> [Exercise instructions] Return the data below exactly, but only from the line containing "(state_r == FINISH));" through the line containing "assign load_data_s = accept_s", with both of those lines included.

Dataset entries:
□ □ □ □ □

[src/rtl/pattern_sender_pkg.sv]
// Shared types and constants for the serial pattern transmitter.
package pattern_sender_pkg;

   localparam int PATTERN_W = 4;
   localparam logic [PATTERN_W-1:0] RESET_PATTERN = 4'b0001;

   typedef enum logic [1:0] {
      IDLE   = 2'd0,
      SEND   = 2'd1,
      GAP    = 2'd2,
      FINISH = 2'd3
   } state_t;

   // Idle bits are the complement of the last pattern bit so a detector never sees a false match.
   function automatic logic idle_level(input logic [PATTERN_W-1:0] pat);
      return ~pat[0];
   endfunction

endpackage

[src/rtl/pattern_piso.sv]
// 4-bit parallel-load, shift-left serializer; load has priority over shift.
module pattern_piso
   import pattern_sender_pkg::*;
(
   input  logic                 clock,
   input  logic                 rst_n,
   input  logic                 load,
   input  logic                 shift,
   input  logic [PATTERN_W-1:0] din,
   output logic                 msb
);

   logic [PATTERN_W-1:0] q_r;

   // Shift register: parallel load or shift toward the MSB
   always_ff @(posedge clock or negedge rst_n) begin
      if (!rst_n) begin
         q_r <= RESET_PATTERN;
      end else if (load) begin
         q_r <= din;
      end else if (shift) begin
         q_r <= {q_r[PATTERN_W-2:0], 1'b0};
      end else begin
         q_r <= q_r;
      end
   end

   assign msb = q_r[PATTERN_W-1];

endmodule

[src/rtl/pattern_sender.sv]
// Serial pattern transmitter, MSB first, repeated reps times.
// Optional inter-repetition idle gaps are built when PATTERN_SENDER_GAP_EN is defined.
module pattern_sender
   import pattern_sender_pkg::*;
#(
   parameter int REPS_W  = 4,
   parameter int GAP_LEN = 2
) (
   input  logic                 clock,
   input  logic                 rst_n,
   input  logic                 start,
   input  logic [PATTERN_W-1:0] pattern,
   input  logic [REPS_W-1:0]    reps,
   output logic                 ser_out,
   output logic                 ser_valid,
   output logic                 busy,
   output logic                 done
);

   localparam logic [1:0]        LAST_BIT = 2'(PATTERN_W - 1);
   localparam logic [REPS_W-1:0] ONE_REP  = REPS_W'(1);

   if (GAP_LEN < 1 || GAP_LEN > 15) begin : g_gap_len_check
      $error("pattern_sender: GAP_LEN must be within 1..15");
   end

   state_t               state_r, state_nx_s;
   logic [PATTERN_W-1:0] pat_r;
   logic [REPS_W-1:0]    cnt_r;
   logic [1:0]           bit_cnt_r;
   logic                 accept_s, last_bit_s, last_rep_s;
   logic                 load_s, shift_s, piso_msb_s;
   logic [PATTERN_W-1:0] load_data_s;
   logic                 ser_out_nx_s, ser_valid_nx_s, busy_nx_s, done_nx_s;

   assign accept_s    = start && ((state_r == IDLE) || (state_r == FINISH));
   assign last_bit_s  = (bit_cnt_r == LAST_BIT);
   assign last_rep_s  = (cnt_r == ONE_REP);
   assign load_s      = accept_s || ((state_r == SEND) && last_bit_s && !last_rep_s);
   assign load_data_s = accept_s ? pattern : pat_r;
   assign shift_s     = (state_r == SEND) && !load_s;

   pattern_piso u_piso (
      .clock (clock),
      .rst_n (rst_n),
      .load  (load_s),
      .shift (shift_s),
      .din   (load_data_s),
      .msb   (piso_msb_s)
   );

`ifdef PATTERN_SENDER_GAP_EN
   localparam logic [3:0] GAP_LAST = 4'(GAP_LEN - 1);

   logic [3:0] gap_cnt_r;
   logic       gap_last_s;

   assign gap_last_s = (gap_cnt_r == GAP_LAST);

   // Gap counter: counts idle bits while in GAP, cleared elsewhere
   always_ff @(posedge clock or negedge rst_n) begin
      if (!rst_n) begin
         gap_cnt_r <= 4'd0;
      end else if ((state_r == GAP) && !gap_last_s) begin
         gap_cnt_r <= gap_cnt_r + 4'd1;
      end else begin
         gap_cnt_r <= 4'd0;
      end
   end
`endif

   // State register
   always_ff @(posedge clock or negedge rst_n) begin
      if (!rst_n) begin
         state_r <= IDLE;
      end else begin
         state_r <= state_nx_s;
      end
   end

   // Next-state logic
   always_comb begin
      state_nx_s = state_r;
      case (state_r)
         IDLE, FINISH: begin
            if (start) begin
               state_nx_s = (reps == {REPS_W{1'b0}}) ? FINISH : SEND;
            end else begin
               state_nx_s = IDLE;
            end
         end
         SEND: begin
            if (last_bit_s && last_rep_s) begin
               state_nx_s = FINISH;
            end else if (last_bit_s) begin
`ifdef PATTERN_SENDER_GAP_EN
               state_nx_s = GAP;
`else
               state_nx_s = SEND;
`endif
            end else begin
               state_nx_s = SEND;
            end
         end
`ifdef PATTERN_SENDER_GAP_EN
         GAP: begin
            if (gap_last_s) begin
               state_nx_s = SEND;
            end else begin
               state_nx_s = GAP;
            end
         end
`endif
         default: state_nx_s = IDLE;
      endcase
   end

   // Latched pattern, remaining repetitions and bit position within the pattern
   always_ff @(posedge clock or negedge rst_n) begin
      if (!rst_n) begin
         pat_r     <= RESET_PATTERN;
         cnt_r     <= {REPS_W{1'b0}};
         bit_cnt_r <= 2'd0;
      end else if (accept_s) begin
         pat_r     <= pattern;
         cnt_r     <= reps;
         bit_cnt_r <= 2'd0;
      end else if (state_r == SEND) begin
         bit_cnt_r <= bit_cnt_r + 2'd1;
         if (last_bit_s) begin
            cnt_r <= cnt_r - ONE_REP;
         end else begin
            cnt_r <= cnt_r;
         end
      end else begin
         bit_cnt_r <= bit_cnt_r;
      end
   end

   // Output decode from the current state, registered below
   always_comb begin
      ser_out_nx_s   = idle_level(pat_r);
      ser_valid_nx_s = 1'b0;
      busy_nx_s      = 1'b0;
      done_nx_s      = 1'b0;
      case (state_r)
         SEND: begin
            ser_out_nx_s   = piso_msb_s;
            ser_valid_nx_s = 1'b1;
            busy_nx_s      = 1'b1;
         end
         GAP:     busy_nx_s = 1'b1;
         FINISH:  done_nx_s = 1'b1;
         IDLE:    done_nx_s = 1'b0;
         default: done_nx_s = 1'b0;
      endcase
   end

   // Output registers
   always_ff @(posedge clock or negedge rst_n) begin
      if (!rst_n) begin
         ser_out   <= 1'b0;
         ser_valid <= 1'b0;
         busy      <= 1'b0;
         done      <= 1'b0;
      end else begin
         ser_out   <= ser_out_nx_s;
         ser_valid <= ser_valid_nx_s;
         busy      <= busy_nx_s;
         done      <= done_nx_s;
      end
   end

endmodule

[config.mk]
export PLATFORM = sky130hd
export DESIGN_NAME = pattern_sender
export DESIGN_NICKNAME = d
export VERILOG_FILES = /design/src/rtl/pattern_sender_pkg.sv /design/src/rtl/pattern_piso.sv /design/src/rtl/pattern_sender.sv
export SDC_FILE = /design/constraint.sdc
export NUM_CORES = 1
export LEC_CHECK = 0
export ABC_CLOCK_PERIOD_IN_PS = 1800
export CORE_MARGIN = 3
export CORE_UTILIZATION = 45
export DETAILED_ROUTE_END_ITERATION = 8
export HOLD_SLACK_MARGIN = 0.1
export PLACE_DENSITY = 0.69
export SKIP_CTS_REPAIR_TIMING = 1
export SLEW_MARGIN = 15
export SYNTH_ARGS = -nofsm -noshare
export SYNTH_HDL_FRONTEND = slang
export SYNTH_SLANG_ARGS = --single-unit
[constraint.sdc]
create_clock -name clock -period 1.8 [get_ports clock]
set_input_delay 0.18 -clock clock [delete_from_list [all_inputs] [get_ports clock]]
set_output_delay 0.18 -clock clock [all_outputs]
set_load 0.005 [all_outputs]
==> impl_metrics.ini, run 1 <==
[worst_setup_path]
start_kind = flop
arrival_ps = 1890
crit_type = flop to flop
ff2ff_path_depth = 5
cpLargestDelayFamily = compound AO/OA/AOI/OAI gates
cp_cell_sequence = inv_1, ha_1, and2_1, a22o_1, a221o_1
path_buf_inv = 1
r2r_slack_ps = 90
slowest_stage = dfrtp_1
worstPathRequired_ps = 1980
r2r_end = u_piso.q_r[3]$_DFFE_PN0P_
critPathMaxStageDelay_ps = 400
worst_setup_path_end_kind = flop
path_max_fanout = 9
r2r-start = state_r[0]$_DFF_PN0_

[min_path]
hold_class = input pin to async pin

[floorplanning]
fp-row-count = 16
dieArea_mm2 = 0.00271
core_mm2 = 0.00198
initial_core_util_pct = 48.2
io_pins = 15
fp.dieH_um = 52.1
die_x_um = 52.1

[placement]
globalplace.congestion = 0.812
dpl_cell_area_mm2 = 0.00113
dp_hpwl_mm = 1.33
numPortBuffers = 14

[logic_synthesis]
synth_area_um2 = 955
synth_cell_types = 26
syn_area_per_cell_um2 = 10.8
synth-warning-count = 0
synthTopCellsByArea = dfrtp_1, ha_1, dfstp_2, nand2_1, and2_1
syn-num-nets = 105
synth_top_cell_area_share_pct = 47.2
synth_seq_cells = 20
syn_inst = 88
synth_top_area_cell = dfrtp_1
yosysSeqAreaShare_pct = 52.7

[timing]
worst_pin_slew_ps = 496
slew_headroom_pct = 66.8
setup_tns_ps = 0
rsz0062_at_grt = false
fin_crit_sh_pct = 95.1
slew_viol_final = 0
skew_ps = 8.04
setup_violations = 0
max_freq_ghz = 0.584
hold_viol = 0
period_needed_ps = 1710

[final_layout]
final_layout_size_suffix_gt1_share_pct = 10.4
fillers = 165
num_antenna_cells = 0
utilization_pct = 59.0
syn_to_final_growth_pct = 22.5
regArea_um2 = 503
nets = 124
design_area_mm2 = 0.00117
multi_input_area_um2 = 412

[clock_tree]
insertion_delay_ps = 300
clockBufferDepth = 2
clock_sinks = 20
tritoncts = yes
h-tree-depth = 1
cts-root-buf = clkbuf_4
cts_inserted_buffers = 3
path_clk_slew_ps = 120

[routing]
postRouteAntennaNets = 0
drc = 0
routed_wl_mm = 1.81
drt_pass1_iterations = 4
num_vias = 676
via_per_inst = 5.08
wl_per_cell_um = 13.6
drt_iter0_drc = 18

[grt]
grt_max_degree = 12
antenna_found_initial = 0
grt_pass1_vias = 709
grt_pass1_wl_mm = 3.11
grt_usage_pct = 15.4
grt.overflow.total = 0

[outcome]
status = complete, no violations

[power]
p_leak_nw = 0.541
peakVddDrop_mv = 0.686
pwr_density_cell_mw_per_mm2 = 1490

[run]
maxCapViolations = 0
## sequential cells by signal (all words and copies together), names as in the netlist
signal,count
ser_out,1
state_r,2
cnt_r,4
u_piso.q_r,4
busy,1
bit_cnt_r,2
pat_r,4
ser_valid,1
done,1
## Yosys cell counts
cell type	number
a211oi_4	1
a21o_1	3
a21oi_1	2
a221o_1	3
a22o_1	3
a22oi_1	1
a31oi_1	1
a32oi_1	1
and2_1	5
buf_2	2
buf_4	1
dfrtp_1	18
dfstp_2	2
ha_1	6
inv_1	6
mux2i_1	1
nand2_1	9
nand3_1	2
nor2_1	7
nor3b_1	1
nor4_1	1
o21ai_0	6
or3_1	2
or3b_4	1
xnor2_1	2
xor2_1	1
## layout by cell type (no fill, tap or decap)
cell type        netlist  routed
dfrtp_1               18      18
clkdlybuf4s50_1        0      14
nand2_1                9       9
nor2_1                 7       7
inv_1                  6       6
o21ai_0                6       6
ha_1                   6       6
and2_1                 5       5
a21o_1                 3       3
a22o_1                 3       3
a221o_1                3       3
clkbuf_4               0       3
buf_4                  1       3
a21oi_1                2       2
nand3_1                2       2
xnor2_1                2       2
or3_1                  2       2
dfstp_2                2       2
nor4_1                 1       1
nor3b_1                1       1
a22oi_1                1       1
xor2_1                 1       1
or3b_4                 1       1
a211oi_4               1       1
a31oi_1                1       1
mux2i_1                1       1
a32oi_1                1       1
clkbuf_8               0       1
## power by group
group | switching, mW | internal [mW] | leakage (nW)
registers | 0.113 | 0.650 | 0.237
logic | 0.351 | 0.369 | 0.282
clock network | 0.136 | 0.123 | 0.0210
## worst max-delay path by stage
stage,startpoint,end,depth (start not counted)
final,state_r[0]$_DFF_PN0_,u_piso.q_r[3]$_DFFE_PN0P_,5
after floorplan,state_r[0]$_DFF_PN0_,u_piso.q_r[2]$_DFFE_PN0P_,6
after global placement,state_r[0]$_DFF_PN0_,u_piso.q_r[3]$_DFFE_PN0P_,5
after CTS,state_r[0]$_DFF_PN0_,u_piso.q_r[3]$_DFFE_PN0P_,5
after detailed placement,state_r[0]$_DFF_PN0_,u_piso.q_r[1]$_DFFE_PN0P_,5
after global routing,state_r[0]$_DFF_PN0_,u_piso.q_r[3]$_DFFE_PN0P_,5
## cells by family after synthesis
logic type               synth area share (%)
adder cells (fa/ha/maj)                  7.86
AO/OA/AOI/OAI                            16.9
flip-flops                               52.7
XOR/XNOR                                 2.75
multiplexers                             1.05
AND/OR/NAND/NOR                          14.5
buffers and inverters                    4.19
## worst register-to-register path, delay by kind of cell, from the launching register on
family | cells | cell delay (ps)
compound gates | 2 | 550
fa+ha+maj | 1 | 320
buf+inv | 1 | 50
flops | 1 | 400
simple gates | 1 | 270
## per-layer routing
layer	vias up	track usage [%]	share of wire (%)
met1	320	19.7	47
met4	0	5.68	0.72
met5	-	0	0
met2	12	25.1	48
met3	2	3.72	4.2
li1	342	-	-
## per-stage QoR
step                      hold slack (ps)  worst slack (ps)  std cells  power (mW)
after CTS                             208              83.0        133        1.76
final                                 200              88.3        133        1.74
after detailed placement              477               135        129        1.49
after global placement                474               176        129        1.47
after global routing                  216              19.0        133        1.90
after floorplan                      -116               210         88        1.27
## layout make-up
class / count / share of cell area (%)
flip-flops and latches: 20 / 43.0
multi-input cells: 59 / 35.2
clock buffers: 4 / 3.10
well taps: 27 / 2.89
inverters: 6 / 1.93
repair buffers: 17 / 13.9
No activity file was read; power rests on OpenSTA's default activity.
==> run 2, diff against run 1 <==
--- a/config.mk
+++ b/config.mk
@@ -7,10 +7,9 @@
 export LEC_CHECK = 0
 export ABC_CLOCK_PERIOD_IN_PS = 1800
 export CORE_MARGIN = 3
-export CORE_UTILIZATION = 45
+export CORE_UTILIZATION = 39
 export DETAILED_ROUTE_END_ITERATION = 8
 export HOLD_SLACK_MARGIN = 0.1
-export PLACE_DENSITY = 0.69
 export SKIP_CTS_REPAIR_TIMING = 1
 export SLEW_MARGIN = 15
 export SYNTH_ARGS = -nofsm -noshare
==> run 2 against run 1 <==
Against the previous run:
- combinational power grew 0.6%
- die area is 14% higher
- first-iteration DRC count down 44%
- via count rose by 0.74%
- setup slack improved by 11 ps
- core utilization is 7.2 points lower
- routed wire length fell by 5.7%
- critical endpoint unchanged
==> impl_metrics.ini, run 2 (same netlist as run 1, synthesis figures left out) <==
[worst_setup_path]
path_max_fanout = 9
start_kind = flop
ff2ff_path_depth = 5
r2r-start = state_r[0]$_DFF_PN0_
cp_cell_sequence = inv_1, ha_1, and2_1, a22o_1, a221o_1
r2r_end = u_piso.q_r[3]$_DFFE_PN0P_
critPathMaxStageDelay_ps = 390
worstPathRequired_ps = 1990
crit_type = flop to flop
arrival_ps = 1890
r2r_slack_ps = 100
slowest_stage = dfrtp_1
worst_setup_path_end_kind = flop

[routing]
met2WireLength_um = 834
drc = 0
num_vias = 681
routed_wl_mm = 1.71
met1_length_um = 796
met3WireLength_um = 75
postRouteAntennaNets = 0
routed.top_layer = met3
drt_pass1_iterations = 4
drt_iter0_drc = 10
wl_per_cell_um = 12.6
via_per_inst = 5.04

[timing]
worst_pin_slew_ps = 488
slew_viol_final = 0
rsz0062_at_grt = false
hold_viol = 0
slew_headroom_pct = 67.4
fin_crit_sh_pct = 94.5
skew_ps = 8.52
period_needed_ps = 1700
max_freq_ghz = 0.588
whs_ps = 193
setup_violations = 0
setup_tns_ps = 0

[clock_tree]
path_clk_slew_ps = 110
clockBufferDepth = 2
tritoncts = yes
clock_sinks = 20
cts_inserted_buffers = 3
h-tree-depth = 1
insertion_delay_ps = 300
cts-root-buf = clkbuf_4

[floorplanning]
fp-row-count = 17
die_x_um = 55.5
dieArea_mm2 = 0.00308
core_mm2 = 0.00228
initial_core_util_pct = 41.9
io_pins = 15
fp.dieH_um = 55.5

[grt]
grt_usage_pct = 12.6
grt_pass1_vias = 689
grt.overflow.total = 0
grt_max_degree = 12
antenna_found_initial = 0
grt_pass1_wl_mm = 3.11

[power]
total_power_mw = 1.74
p_leak_nw = 0.546
peakVddDrop_mv = 1.01
pwr_density_cell_mw_per_mm2 = 1480

[run]
maxCapViolations = 0

[final_layout]
mostFrequentLayoutCells = dfrtp_1, clkdlybuf4s50_1, nand2_1
final_common_cell = dfrtp_1
num_antenna_cells = 0
design_area_mm2 = 0.00118
top_regs = cnt_r (4), pat_r (4), u_piso.q_r (4)
nets = 125
final_layout_size_suffix_gt1_share_pct = 11.2
syn_to_final_growth_pct = 23.5

[placement]
dpl_cell_area_mm2 = 0.00114
globalplace.congestion = 0.765
dp_hpwl_mm = 1.33
numPortBuffers = 14

[min_path]
hold_class = input pin to async pin

[outcome]
status = complete, no violations
run 2: cell types whose count changed in the layout (fill, tap and decap cells not counted):
cell	delta
buf_4	+1
run 2: power by group:
| group | total [mW] | switching, mW | internal [mW] |
|---|---|---|---|
| Clock | 0.259 | 0.135 | 0.123 |
| Combinational | 0.724 | 0.350 | 0.374 |
| Sequential | 0.757 | 0.107 | 0.650 |
run 2: final cells by class:
type	count	area [um2]
fill	207	1100
tap	28	35.0
multi-input combinational	59	412
inverter	6	22.5
sequential	20	503
clock buffer	4	36.3
timing repair buffer	18	170
run 2: worst max-delay path: cells and delay by family, from the launching register on:
family / cells / cell delay (ps)
flops: 1 / 390
fa+ha+maj: 1 / 330
buf+inv: 1 / 50
simple gates: 1 / 280
compound gates: 2 / 540
run 2: worst max-delay path by stage:
stage | end | depth (start not counted) | slack [ps] | startpoint
2_1_floorplan | u_piso.q_r[2]$_DFFE_PN0P_ | 6 | 210 | state_r[0]$_DFF_PN0_
3_3_place_gp | u_piso.q_r[3]$_DFFE_PN0P_ | 5 | 180 | state_r[0]$_DFF_PN0_
3_5_place_dp | u_piso.q_r[2]$_DFFE_PN0P_ | 5 | 130 | state_r[0]$_DFF_PN0_
4_1_cts | u_piso.q_r[3]$_DFFE_PN0P_ | 5 | 110 | state_r[0]$_DFF_PN0_
5_1_grt | u_piso.q_r[1]$_DFFE_PN0P_ | 5 | 20 | state_r[0]$_DFF_PN0_
6_report | u_piso.q_r[3]$_DFFE_PN0P_ | 5 | 100 | state_r[0]$_DFF_PN0_
run 2: per-stage QoR:
stage                     utilization, %  instances  setup WS [ps]
after floorplan                        -         88            210
after global placement              50.2        131            176
after detailed placement            50.2        131            129
after CTS                           51.8        135            109
after global routing                51.8        135           16.5
final                               51.8        135           99.1
run 2: routing by layer:
layer	vias to the layer above	GRT usage, %
li1	341	-
met1	325	16.4
met2	15	20.6
met3	0	4.44
met4	0	2.08
met5	-	0
==> run 3, diff against run 2 <==
--- a/config.mk
+++ b/config.mk
@@ -10,6 +10,7 @@
 export CORE_UTILIZATION = 39
 export DETAILED_ROUTE_END_ITERATION = 8
 export HOLD_SLACK_MARGIN = 0.1
+export REMOVE_ABC_BUFFERS = 1
 export SKIP_CTS_REPAIR_TIMING = 1
 export SLEW_MARGIN = 15
 export SYNTH_ARGS = -nofsm -noshare
==> run 3 against run 2 <==
Against the previous run:
- global-route usage up 0.43 points
- critical path type unchanged
- sequential share of layout area is 0.36 points lower
- sequential power rose by 0.7%
- critical path depth unchanged
- register-to-register slack better by 60 ps
- count of clock-buffer cells in the layout decreased by 1
- highest routed layer is now met4
- clock skew decreased by 5.9 ps
- worst hold slack lost 17 ps
- die area did not move
==> impl_metrics.ini, run 3 (same netlist as run 1, synthesis figures left out) <==
[worst_setup_path]
worstPathRequired_ps = 2010
crit_type = flop to flop
start_kind = flop
path_max_fanout = 9
ff2ff_path_depth = 5
arrival_ps = 1850
worst_setup_path_end_kind = flop

[timing]
slew_viol_final = 0
hold_viol = 0
max_freq_ghz = 0.609
setup_tns_ps = 0
whs_ps = 175
fin_crit_sh_pct = 91.2
slew_headroom_pct = 68.9
skew_ps = 2.65
worst_pin_slew_ps = 465
setup_violations = 0
period_needed_ps = 1640
rsz0062_at_grt = false

[placement]
dp_hpwl_mm = 1.37
numPortBuffers = 14
globalplace.congestion = 0.762

[power]
pwr_density_cell_mw_per_mm2 = 1560
peakVddDrop_mv = 0.706
p_leak_nw = 0.548

[grt]
grt_pass1_vias = 651
antenna_found_initial = 0
grt.overflow.total = 0
grt_pass1_wl_mm = 3.13
grt_usage_pct = 13.1
grt_max_degree = 13

[clock_tree]
cts-root-buf = clkbuf_4
h-tree-depth = 1
path_clk_slew_ps = 130
clock_sinks = 20
tritoncts = yes
clockBufferDepth = 2
cts_inserted_buffers = 3
insertion_delay_ps = 310

[floorplanning]
initial_core_util_pct = 41.9
core_mm2 = 0.00228
die_x_um = 55.5
fp-row-count = 17
dieArea_mm2 = 0.00308
fp.dieH_um = 55.5
io_pins = 15

[routing]
num_vias = 686
drt_iter0_drc = 14
routed_wl_mm = 1.83
drc = 0
via_per_inst = 5.12
drt_pass1_iterations = 4
postRouteAntennaNets = 0
wl_per_cell_um = 13.7

[min_path]
hold_class = input pin to async pin

[final_layout]
final_common_cell = dfrtp_1
num_antenna_cells = 0
top_regs = cnt_r (4), pat_r (4), u_piso.q_r (4)
mostFrequentLayoutCells = dfrtp_1, clkdlybuf4s50_1, nand2_1
utilization_pct = 52.2
syn_to_final_growth_pct = 24.5
final_layout_size_suffix_gt1_share_pct = 11.3
nets = 124

[run]
maxCapViolations = 0

[outcome]
status = complete, no violations
## run 3: cell count changes in the layout (fill, tap and decap cells not counted)
| cell | previous run | this run |
|---|---|---|
| bufinv_16 | 0 | 1 |
| and2_1 | 5 | 4 |
| buf_4 | 4 | 3 |
| clkbuf_8 | 1 | 0 |
| and2_2 | 0 | 1 |
## run 3: path summary, 6_finish.rpt
| path | start | endpoint | slack, ps |
|---|---|---|---|
| setup reg to reg | state_r[0]$_DFF_PN0_ | u_piso.q_r[3]$_DFFE_PN0P_ | 160 |
| min in group clock | pattern[0] | pat_r[0]$_DFF_PN1_ | 380 |
| setup / recovery | state_r[0]$_DFF_PN0_ | u_piso.q_r[3]$_DFFE_PN0P_ | 160 |
| max in group asynchronous | rst_n | ser_valid$_DFF_PN0_ | 1100 |
| hold / removal | rst_n | cnt_r[0]$_DFFE_PN0P_ | 180 |
| hold reg to reg | pat_r[0]$_DFF_PN1_ | pat_r[0]$_DFF_PN1_ | 490 |
## run 3: worst max-delay path, cell delays in order (launching register included)
cell and delay [ps]:
dfrtp_1 390, inv_1 50, ha_1 330, and2_2 260
a22o_1 250, a221o_1 250
## run 3: area by class of cell
| type | count | area (um2) |
|---|---|---|
| Fill cell | 211 | 1090 |
| Sequential cell | 20 | 503 |
| Multi-Input combinational cell | 59 | 413 |
| Timing Repair Buffer | 17 | 163 |
| Tap cell | 28 | 35.0 |
| Clock inverter | 1 | 30.0 |
| Clock buffer | 3 | 22.5 |
| Inverter | 6 | 22.5 |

□ □ □ □ □

> [Answer to this exercise]
   assign accept_s    = start && ((state_r == IDLE) || (state_r == FINISH));
   assign last_bit_s  = (bit_cnt_r == LAST_BIT);
   assign last_rep_s  = (cnt_r == ONE_REP);
   assign load_s      = accept_s || ((state_r == SEND) && last_bit_s && !last_rep_s);
   assign load_data_s = accept_s ? pattern : pat_r;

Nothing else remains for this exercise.